This project focuses on predicting the sales price of used cars based on features such as mileage, age, model, and condition. It helps sellers and buyers set competitive and fair prices in the market.
Data Collection
The dataset includes car attributes like make, model, year, mileage, transmission, fuel type, accident history, and the target variable (price).
Data Preprocessing
The preprocessing steps involved:
- Handling Missing Data: Missing values in attributes like mileage and accident history were imputed based on averages.
- Feature Engineering: Features like car age were derived from the car’s manufacturing year, and one-hot encoding was applied to categorical variables like fuel type and transmission.
Exploratory Data Analysis
Several insights were derived from the EDA:
- Price vs. Mileage: Cars with higher mileage were priced lower, with a strong negative correlation.
- Price vs.
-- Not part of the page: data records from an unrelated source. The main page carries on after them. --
File: src/rtl/core/dotq_pkg.sv
`default_nettype none
package dotq_pkg;

  localparam int KIND_W   = 2;
  localparam int HANDLE_W = 32;
  localparam int TIME_W   = 63;
  localparam int OCC_W    = 5;

  localparam int QUEUE_DEPTH_DEF = 16;

  // input kind codes
  localparam logic [KIND_W-1:0] KIND_SCHEDULE   = 2'd0;
  localparam logic [KIND_W-1:0] KIND_POLL       = 2'd1;
  localparam logic [KIND_W-1:0] KIND_STOP_NOW   = 2'd2;
  localparam logic [KIND_W-1:0] KIND_STOP_DRAIN = 2'd3;

  typedef enum logic [1:0] {
    OP_SCHEDULE,
    OP_POLL,
    OP_STOP_NOW,
    OP_STOP_DRAIN
  } op_t;

  typedef struct packed {
    op_t                 op;
    logic [HANDLE_W-1:0] handle;
    logic [TIME_W-1:0]   when_ms;
  } cmd_t;

endpackage
`default_nettype wire

File: src/rtl/core/dotq_if.sv
`default_nettype none
interface dotq_req_if;
  logic                          valid;
  logic                          ready;
  logic [dotq_pkg::KIND_W-1:0]   kind;
  logic [dotq_pkg::HANDLE_W-1:0] task_handle;
  logic [dotq_pkg::TIME_W-1:0]   time_ms;

  modport source (output valid, kind, task_handle, time_ms, input ready);
  modport sink   (input valid, kind, task_handle, time_ms, output ready);
endinterface

interface dotq_rsp_if;
  logic                          valid;
  logic                          ready;
  logic                          dispatched;
  logic [dotq_pkg::HANDLE_W-1:0] dispatched_handle;
  logic [dotq_pkg::OCC_W-1:0]    occupancy;
  logic                          halted;
  logic                          dropped;

  modport source (output valid, dispatched, dispatched_handle, occupancy, halted, dropped,
                  input ready);
  modport sink   (input valid, dispatched, dispatched_handle, occupancy, halted, dropped,
                  output ready);
endinterface
`default_nettype wire

File: src/rtl/core/deadline_ordered_task_queue_top.sv
`default_nettype none
// Deadline-ordered task queue. Each request beat is a schedule (insert a
// handle with a deadline), a poll (current time; pop the earliest task if it
// is due and dispatch is not halted), a stop-now or a stop-when-drained, and
// each one yields exactly one response beat carrying the dispatch result, the
// occupancy after the beat, the halted state and a dropped flag for a
// schedule that met a full table. Tasks with equal deadlines leave in
// arrival order. The front decodes beats into a two-entry command queue; the
// back holds the sorted table as a shift register with one deadline compare
// per entry, so an insert or a pop shifts all entries in parallel and one
// beat is taken per clock while the output register is free or drains. A
// request passes the front queue and then the output register before its
// response is valid. While a response waits in the output register the back
// holds, and the front queue takes up to two more beats before it stalls
// the input. The table needs no clearing after reset: only entries below
// the count are ever read.
module deadline_ordered_task_queue_top #(
  parameter int QUEUE_DEPTH = dotq_pkg::QUEUE_DEPTH_DEF
) (
  input  wire logic  clk,
  input  wire logic  rst,
  dotq_req_if.sink   req,
  dotq_rsp_if.source rsp
);
  import dotq_pkg::*;

  // command handed from front to back
  cmd_t cmd;
  logic cmd_valid;
  logic cmd_take;

  // decode and buffer request beats
  dotq_front u_front (
    .clk       (clk),
    .rst       (rst),
    .req       (req),
    .cmd       (cmd),
    .cmd_valid (cmd_valid),
    .cmd_take  (cmd_take)
  );

  // sorted table, stop flags and response register
  dotq_back #(
    .QUEUE_DEPTH (QUEUE_DEPTH)
  ) u_back (
    .clk       (clk),
    .rst       (rst),
    .cmd       (cmd),
    .cmd_valid (cmd_valid),
    .cmd_take  (cmd_take),
    .rsp       (rsp)
  );

endmodule
`default_nettype wire

File: src/rtl/core/dotq_front.sv
`default_nettype none
module dotq_front (
  input  wire logic         clk,
  input  wire logic         rst,
  dotq_req_if.sink          req,
  output dotq_pkg::cmd_t    cmd,
  output logic              cmd_valid,
  input  wire logic         cmd_take
);
  import dotq_pkg::*;

  cmd_t       slot [2];
  logic       wr_ptr;
  logic       rd_ptr;
  logic [1:0] fill;
  cmd_t       dec;
  logic       push;
  logic       pop;

  // classify the incoming beat
  always_comb begin
    dec.handle  = req.task_handle;
    dec.when_ms = req.time_ms;
    unique case (req.kind)
      KIND_SCHEDULE:   dec.op = OP_SCHEDULE;
      KIND_POLL:       dec.op = OP_POLL;
      KIND_STOP_NOW:   dec.op = OP_STOP_NOW;
      KIND_STOP_DRAIN: dec.op = OP_STOP_DRAIN;
      default:         dec.op = OP_STOP_DRAIN;
    endcase
  end

  assign req.ready = (fill != 2'd2);
  assign push      = req.valid && req.ready;
  assign cmd_valid = (fill != 2'd0);
  assign pop       = cmd_valid && cmd_take;
  assign cmd       = slot[rd_ptr];

  always_ff @(posedge clk) begin
    if (push) begin
      slot[wr_ptr] <= dec;
    end
  end

  always_ff @(posedge clk) begin
    if (rst) begin
      wr_ptr <= 1'b0;
      rd_ptr <= 1'b0;
      fill   <= 2'd0;
    end else begin
      if (push) wr_ptr <= ~wr_ptr;
      if (pop)  rd_ptr <= ~rd_ptr;
      case ({push, pop})
        2'b10:   fill <= fill + 2'd1;
        2'b01:   fill <= fill - 2'd1;
        default: fill <= fill;
      endcase
    end
  end

endmodule
`default_nettype wire

File: src/rtl/core/dotq_back.sv
`default_nettype none
module dotq_back #(
  parameter int QUEUE_DEPTH = dotq_pkg::QUEUE_DEPTH_DEF
) (
  input  wire logic           clk,
  input  wire logic           rst,
  input  wire dotq_pkg::cmd_t cmd,
  input  wire logic           cmd_valid,
  output logic                cmd_take,
  dotq_rsp_if.source          rsp
);
  import dotq_pkg::*;

  localparam int CW = $clog2(QUEUE_DEPTH + 1);

  logic [TIME_W-1:0]   dl  [QUEUE_DEPTH];
  logic [HANDLE_W-1:0] hd  [QUEUE_DEPTH];
  logic [CW-1:0]       count;
  logic [CW-1:0]       count_next;
  logic                stop_now;
  logic                stop_now_next;
  logic                stop_drain;
  logic                stop_drain_next;

  logic                out_valid;
  logic                out_disp;
  logic [HANDLE_W-1:0] out_handle;
  logic [OCC_W-1:0]    out_occ;
  logic                out_halted;
  logic                out_dropped;

  logic                step;
  logic                halted_cur;
  logic                full;
  logic                due;
  logic                do_ins;
  logic                do_pop;
  logic [QUEUE_DEPTH-1:0] gt;
  logic [QUEUE_DEPTH-1:0] shift_w;
  logic [QUEUE_DEPTH-1:0] place_w;

  assign step     = cmd_valid && (!out_valid || rsp.ready);
  assign cmd_take = step;

  assign halted_cur = stop_now || (stop_drain && (count == '0));
  assign full       = (count == CW'(QUEUE_DEPTH));
  assign due        = !halted_cur && (count != '0) && (dl[0] <= cmd.when_ms);
  assign do_ins     = (cmd.op == OP_SCHEDULE) && !full;
  assign do_pop     = (cmd.op == OP_POLL) && due;

  // parallel compare: entries later than the new deadline move up one place
  for (genvar i = 0; i < QUEUE_DEPTH; i++) begin : g_cmp
    assign gt[i] = (CW'(i) < count) && (dl[i] > cmd.when_ms);
    if (i == 0) begin : g_head
      assign shift_w[i] = 1'b0;
    end else begin : g_body
      assign shift_w[i] = gt[i-1];
    end
    assign place_w[i] = !shift_w[i] && (gt[i] || (CW'(i) == count));
  end

  for (genvar i = 0; i < QUEUE_DEPTH; i++) begin : g_ent
    always_ff @(posedge clk) begin
      if (step && do_ins) begin
        if (shift_w[i]) begin
          if (i > 0) begin
            dl[i] <= dl[(i > 0) ? i - 1 : 0];
            hd[i] <= hd[(i > 0) ? i - 1 : 0];
          end
        end else if (place_w[i]) begin
          dl[i] <= cmd.when_ms;
          hd[i] <= cmd.handle;
        end
      end else if (step && do_pop) begin
        if (i < QUEUE_DEPTH - 1) begin
          dl[i] <= dl[(i < QUEUE_DEPTH - 1) ? i + 1 : i];
          hd[i] <= hd[(i < QUEUE_DEPTH - 1) ? i + 1 : i];
        end
      end
    end
  end

  always_comb begin
    count_next      = count;
    stop_now_next   = stop_now;
    stop_drain_next = stop_drain;
    unique case (cmd.op)
      OP_SCHEDULE:   if (do_ins) count_next = count + CW'(1);
      OP_POLL:       if (do_pop) count_next = count - CW'(1);
      OP_STOP_NOW:   stop_now_next = 1'b1;
      OP_STOP_DRAIN: stop_drain_next = 1'b1;
      default:       count_next = count;
    endcase
  end

  always_ff @(posedge clk) begin
    if (rst) begin
      count      <= '0;
      stop_now   <= 1'b0;
      stop_drain <= 1'b0;
      out_valid  <= 1'b0;
    end else begin
      if (step) begin
        count      <= count_next;
        stop_now   <= stop_now_next;
        stop_drain <= stop_drain_next;
        out_valid  <= 1'b1;
      end else if (rsp.ready) begin
        out_valid  <= 1'b0;
      end
    end
  end

  always_ff @(posedge clk) begin
    if (step) begin
      out_disp    <= do_pop;
      out_handle  <= do_pop ? hd[0] : '0;
      out_occ     <= OCC_W'(count_next);
      out_halted  <= stop_now_next || (stop_drain_next && (count_next == '0));
      out_dropped <= (cmd.op == OP_SCHEDULE) && full;
    end
  end

  assign rsp.valid             = out_valid;
  assign rsp.dispatched        = out_disp;
  assign rsp.dispatched_handle = out_handle;
  assign rsp.occupancy         = out_occ;
  assign rsp.halted            = out_halted;
  assign rsp.dropped           = out_dropped;

endmodule
`default_nettype wire

File: src/flat_wrapper.sv
// flat-port wrapper written by rule: the top's interface ports become plain ports
module deadline_ordered_task_queue_top_flat import dotq_pkg::*;
#(
  parameter int QUEUE_DEPTH = dotq_pkg::QUEUE_DEPTH_DEF
)
  (clk, rst, req_valid, req_kind, req_task_handle, req_time_ms, req_ready, rsp_valid, rsp_dispatched, rsp_dispatched_handle, rsp_occupancy, rsp_halted, rsp_dropped, rsp_ready);
  dotq_req_if req_i ();
  dotq_rsp_if rsp_i ();
  input  wire logic clk;
  input  wire logic rst;
  input wire logic [$bits(req_i.valid)-1:0] req_valid;
  input wire logic [$bits(req_i.kind)-1:0] req_kind;
  input wire logic [$bits(req_i.task_handle)-1:0] req_task_handle;
  input wire logic [$bits(req_i.time_ms)-1:0] req_time_ms;
  output wire logic [$bits(req_i.ready)-1:0] req_ready;
  output wire logic [$bits(rsp_i.valid)-1:0] rsp_valid;
  output wire logic [$bits(rsp_i.dispatched)-1:0] rsp_dispatched;
  output wire logic [$bits(rsp_i.dispatched_handle)-1:0] rsp_dispatched_handle;
  output wire logic [$bits(rsp_i.occupancy)-1:0] rsp_occupancy;
  output wire logic [$bits(rsp_i.halted)-1:0] rsp_halted;
  output wire logic [$bits(rsp_i.dropped)-1:0] rsp_dropped;
  input wire logic [$bits(rsp_i.ready)-1:0] rsp_ready;
  assign req_i.valid = req_valid;
  assign req_i.kind = req_kind;
  assign req_i.task_handle = req_task_handle;
  assign req_i.time_ms = req_time_ms;
  assign req_ready = req_i.ready;
  assign rsp_valid = rsp_i.valid;
  assign rsp_dispatched = rsp_i.dispatched;
  assign rsp_dispatched_handle = rsp_i.dispatched_handle;
  assign rsp_occupancy = rsp_i.occupancy;
  assign rsp_halted = rsp_i.halted;
  assign rsp_dropped = rsp_i.dropped;
  assign rsp_i.ready = rsp_ready;
  deadline_ordered_task_queue_top #(.QUEUE_DEPTH(QUEUE_DEPTH)) u_core (.clk(clk), .rst(rst), .req(req_i), .rsp(rsp_i));
endmodule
Age: Older cars had lower prices, although luxury brands retained their value better over time.
- Correlation Analysis: Mileage, age, and the number of previous owners were found to be significant predictors of price.
Model Development
The following models were developed:
- Linear Regression: Used as the baseline model.
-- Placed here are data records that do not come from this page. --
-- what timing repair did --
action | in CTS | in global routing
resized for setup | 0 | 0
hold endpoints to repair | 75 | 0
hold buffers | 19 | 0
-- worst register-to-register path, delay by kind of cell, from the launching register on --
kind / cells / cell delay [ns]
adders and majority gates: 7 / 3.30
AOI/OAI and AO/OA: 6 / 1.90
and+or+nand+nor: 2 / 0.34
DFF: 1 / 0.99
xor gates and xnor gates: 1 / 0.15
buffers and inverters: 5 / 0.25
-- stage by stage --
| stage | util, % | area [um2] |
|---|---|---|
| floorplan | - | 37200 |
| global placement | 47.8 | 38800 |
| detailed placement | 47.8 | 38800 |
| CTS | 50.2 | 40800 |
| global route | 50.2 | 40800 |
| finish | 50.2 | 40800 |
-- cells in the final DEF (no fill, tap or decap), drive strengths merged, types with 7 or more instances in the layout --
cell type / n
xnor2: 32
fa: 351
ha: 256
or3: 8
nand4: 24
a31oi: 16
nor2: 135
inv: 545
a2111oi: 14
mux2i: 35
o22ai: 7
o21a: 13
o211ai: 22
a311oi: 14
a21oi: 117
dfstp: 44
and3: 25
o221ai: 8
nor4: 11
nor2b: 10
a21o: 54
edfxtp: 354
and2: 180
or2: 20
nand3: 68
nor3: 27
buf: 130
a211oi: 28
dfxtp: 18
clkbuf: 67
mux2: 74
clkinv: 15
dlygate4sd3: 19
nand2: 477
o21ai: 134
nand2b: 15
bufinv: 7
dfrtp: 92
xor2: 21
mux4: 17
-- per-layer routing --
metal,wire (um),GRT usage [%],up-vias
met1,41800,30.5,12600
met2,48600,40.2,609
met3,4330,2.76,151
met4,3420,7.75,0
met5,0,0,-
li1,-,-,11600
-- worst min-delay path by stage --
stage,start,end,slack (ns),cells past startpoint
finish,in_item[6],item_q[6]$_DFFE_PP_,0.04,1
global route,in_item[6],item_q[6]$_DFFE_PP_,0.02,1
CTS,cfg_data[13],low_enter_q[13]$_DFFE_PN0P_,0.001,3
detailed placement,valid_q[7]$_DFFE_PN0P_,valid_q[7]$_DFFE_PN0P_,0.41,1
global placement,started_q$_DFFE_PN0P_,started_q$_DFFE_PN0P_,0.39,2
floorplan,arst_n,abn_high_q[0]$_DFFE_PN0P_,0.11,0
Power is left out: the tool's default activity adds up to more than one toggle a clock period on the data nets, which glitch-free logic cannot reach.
===== config.mk =====
export PLATFORM = sky130hd
export DESIGN_NAME = sbc_div
export DESIGN_NICKNAME = d
export VERILOG_FILES = /design/src/design/sbc_pkg.sv /design/src/design/sbc_div.sv
export SDC_FILE = /design/constraint.sdc
export NUM_CORES = 1
export LEC_CHECK = 0
export BUFFER_PORTS_ARGS = -buffer_cell sky130_fd_sc_hd__clkbuf_2
export CORE_MARGIN = 3
export CORE_UTILIZATION = 40
export CTS_BUF_LIST = sky130_fd_sc_hd__clkbuf_4
export DETAILED_ROUTE_END_ITERATION = 10
export PLACE_DENSITY = 0.73
export SLEW_MARGIN = 0
export SYNTH_ARGS = -nofsm -noshare
export SYNTH_HDL_FRONTEND = slang
export SYNTH_SLANG_ARGS = --single-unit

===== constraint.sdc =====
create_clock -name clock -period 4.2 [get_ports clock]
set_clock_uncertainty 0.1 [all_clocks]
set_input_delay 0.42 -clock clock [delete_from_list [all_inputs] [get_ports clock]]
set_output_delay 0.42 -clock clock [all_outputs]
set_load 0.03 [all_outputs]

===== src/design/sbc_pkg.sv =====
// sbc_pkg: shared types, widths and codes for the swept box tile clip block
// no dependencies; imported by the clip top level and the divider

package sbc_pkg;

   // fixed field widths
   localparam int SBC_W  = 35;   // working width of fixed point coordinates
   localparam int IDX_W  = 9;    // signed cell index, grid is at most 127 wide
   localparam int CFG_W  = 7;    // grid size registers
   localparam int AV_W   = 32;   // magnitude of a velocity component
   localparam int POS_W  = 32;
   localparam int SIZE_W = 31;
   localparam int REQ_W  = 208;
   localparam int RSP_W  = 72;

   // module parameter defaults
   localparam int MAX_WIDTH_DEF  = 64;
   localparam int MAX_HEIGHT_DEF = 64;
   localparam int FRAC_BITS_DEF  = 16;

   typedef logic signed [SBC_W-1:0] fix_type;
   typedef logic signed [IDX_W-1:0] idx_type;

   // actions
   localparam logic [1:0] ACT_WRITE = 2'd0;
   localparam logic [1:0] ACT_READ  = 2'd1;
   localparam logic [1:0] ACT_CLIP  = 2'd2;

   // tile kinds
   localparam logic [1:0] KIND_EMPTY  = 2'd0;
   localparam logic [1:0] KIND_SOLID  = 2'd1;
   localparam logic [1:0] KIND_ONEWAY = 2'd2;
   localparam logic [1:0] KIND_BAD    = 2'd3;

   // outcomes
   localparam logic [1:0] OC_NONE  = 2'd0;
   localparam logic [1:0] OC_VLINE = 2'd1;
   localparam logic [1:0] OC_HLINE = 2'd2;

   // register indexes
   localparam logic [0:0] REG_WIDTH  = 1'b0;
   localparam logic [0:0] REG_HEIGHT = 1'b1;

   // one axis of the sweep walk
   typedef struct packed {
      logic              reach;
      logic              vpos;
      logic              vneg;
      idx_type           idx;
      idx_type           last;
      idx_type           line;
      fix_type           front;
      fix_type           orig;
      logic [SIZE_W-1:0] size;
      logic [AV_W-1:0]   av;
   } axis_type;

   typedef enum logic [17:0] {
      S_CLEAR      = 18'h00001,
      S_IDLE       = 18'h00002,
      S_READ       = 18'h00004,
      S_SETUP_X    = 18'h00008,
      S_SETUP_Y    = 18'h00010,
      S_NEED       = 18'h00020,
      S_CORNER_RD  = 18'h00040,
      S_CORNER_CHK = 18'h00080,
      S_MUL_A      = 18'h00100,
      S_MUL_B      = 18'h00200,
      S_ORDER      = 18'h00400,
      S_SHIFT_MUL  = 18'h00800,
      S_DIV_GO     = 18'h01000,
      S_DIV        = 18'h02000,
      S_APPLY      = 18'h04000,
      S_SPAN       = 18'h08000,
      S_SCAN_RD    = 18'h10000,
      S_SCAN_CHK   = 18'h20000
   } state_type;

endpackage


===== src/design/sbc_div.sv =====
// sbc_div: restoring divider, one quotient bit per cycle
// depends on sbc_pkg; dividend high half must be below the divisor

module sbc_div
   import sbc_pkg::*;
(
   input  logic                clock,
   input  logic                reset,
   input  logic                start,
   input  logic [2*AV_W-1:0]   dividend,
   input  logic [AV_W-1:0]     divisor,
   output logic                done,
   output logic [AV_W-1:0]     quotient
);

   localparam int CNT_W = $clog2(AV_W);

   logic              busy_ff, busy_in;
   logic              done_ff, done_in;
   logic [CNT_W-1:0]  cnt_ff, cnt_in;
   logic [AV_W-1:0]   rem_ff, rem_in;
   logic [AV_W-1:0]   quo_ff, quo_in;
   logic [AV_W:0]     trial;
   logic              ge;

   // one trial subtract per cycle
   always_comb begin
      busy_in = busy_ff;
      done_in = 1'b0;
      cnt_in  = cnt_ff;
      rem_in  = rem_ff;
      quo_in  = quo_ff;
      trial   = {rem_ff, quo_ff[AV_W-1]};
      ge      = trial >= {1'b0, divisor};
      if (start) begin
         busy_in = 1'b1;
         cnt_in  = '0;
         rem_in  = dividend[2*AV_W-1:AV_W];
         quo_in  = dividend[AV_W-1:0];
      end else if (busy_ff) begin
         rem_in = ge ? AV_W'(trial - {1'b0, divisor}) : trial[AV_W-1:0];
         quo_in = {quo_ff[AV_W-2:0], ge};
         cnt_in = cnt_ff + 1'b1;
         if (cnt_ff == CNT_W'(AV_W - 1)) begin
            busy_in = 1'b0;
            done_in = 1'b1;
         end
      end
   end

   always_ff @(posedge clock) begin
      if (reset) begin
         busy_ff <= 1'b0;
         done_ff <= 1'b0;
      end else begin
         busy_ff <= busy_in;
         done_ff <= done_in;
      end
      cnt_ff <= cnt_in;
      rem_ff <= rem_in;
      quo_ff <= quo_in;
   end

   assign done     = done_ff;
   assign quotient = quo_ff;

endmodule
- Random Forest Regressor & XGBoost: Applied to capture non-linear relationships and improve prediction accuracy.
- Hyperparameter Tuning: Tree depth and the number of estimators were optimized using GridSearchCV.
Model Evaluation
- R-squared: 0.89, indicating a strong fit between the predicted and actual prices.
- Mean Absolute Error (MAE): $1,200, meaning the model’s predictions were within $1,200 of the actual price on average.
- Residual Analysis: Residuals were randomly distributed, indicating no bias in the model’s predictions.
Conclusion & Recommendations
Mileage, age, and accident history are the most important factors influencing a car’s price. Buyers and sellers can use this model to estimate fair market prices and adjust pricing strategies accordingly.